-Pero, ¿quién es toda esta gente? -interrogó alarmado Manolo Fontajo.
-Pero, ¿quién es este crío? -le respondió a la gallega el propietario del local.
-¡Cariño, no te lo vas a creer, el tarado ese de Romera nos ha traído a un sitio rarísimo y nos han bañado a la niña en whisky! Dime la dirección del salón del banquete, que ahora mismo me cojo un taxi y me voy para allá -era, lógicamente, la mamá de Clarita.
-Me permitirá que yo abone lo que nos cueste el taxi -saltó Azarías Romera, por intentar arreglar lo inarreglable.

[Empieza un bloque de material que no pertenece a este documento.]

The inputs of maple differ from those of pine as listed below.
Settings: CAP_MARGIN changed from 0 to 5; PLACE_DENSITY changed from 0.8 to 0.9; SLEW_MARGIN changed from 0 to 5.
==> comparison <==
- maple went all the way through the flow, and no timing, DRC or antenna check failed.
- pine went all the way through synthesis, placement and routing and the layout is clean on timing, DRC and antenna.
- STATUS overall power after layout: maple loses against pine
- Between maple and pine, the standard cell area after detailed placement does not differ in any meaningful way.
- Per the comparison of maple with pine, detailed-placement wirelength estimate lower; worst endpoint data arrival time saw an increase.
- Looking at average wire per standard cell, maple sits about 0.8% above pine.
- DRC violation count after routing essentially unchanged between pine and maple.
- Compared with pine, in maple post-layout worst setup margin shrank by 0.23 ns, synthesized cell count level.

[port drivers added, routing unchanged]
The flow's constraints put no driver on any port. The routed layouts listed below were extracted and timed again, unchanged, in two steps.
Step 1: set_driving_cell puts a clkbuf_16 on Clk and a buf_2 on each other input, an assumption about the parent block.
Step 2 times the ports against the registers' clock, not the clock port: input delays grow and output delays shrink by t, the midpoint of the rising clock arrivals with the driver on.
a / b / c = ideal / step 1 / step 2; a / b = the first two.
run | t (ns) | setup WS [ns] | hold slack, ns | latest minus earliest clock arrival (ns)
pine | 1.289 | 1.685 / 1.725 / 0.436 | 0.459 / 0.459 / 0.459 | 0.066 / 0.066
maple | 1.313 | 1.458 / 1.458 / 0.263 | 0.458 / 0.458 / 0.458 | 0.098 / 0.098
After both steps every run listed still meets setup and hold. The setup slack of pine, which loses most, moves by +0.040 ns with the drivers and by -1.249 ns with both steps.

-¡Yo a usted no le permito ni que nos acompañe!
-Pero, ¿qué sitio es este hija mía!
-¡Don Álvaro!, ¿qué hace usted aquí?
Era Don Álvaro Ñoque Rizobi -agustino recoleto, amigo de la familia de toda la vida y -por extensión- el sacerdote que había administrado el bautismo a la pequeña Clarita.
-Os he venido siguiendo en mi coche.
-Pues dese la vuelta que nos vamos, ahora le explico ¡Qué pesadilla de banquete de bautizo!
-Sí, vámonos.
-¡De aquí no se mueve nadie!
La Policía, que, respondiendo a un chivatazo de que aquel local no tenía más de dos y más de tres cosas en regla, se personaba en forma del inspector Carlos Luagasa y sus muchachos.
-¿Cómo que no se vaya? ¡Oiga, que yo soy el padre Alvaro Ñoque, agustino recoleto.
Manolo Fontajo se giró hacia el sacerdote para intentar tranqulizarle.
-No pasa nada, hombre, si el problema lo va a tener el dueño de todo esto. ¿Es la primera vez que se ve envuelto en una redada en un puti-club?
-¡Por supuesto que sí!
-Hay una primera vez para todo, compañero Don Álvaro!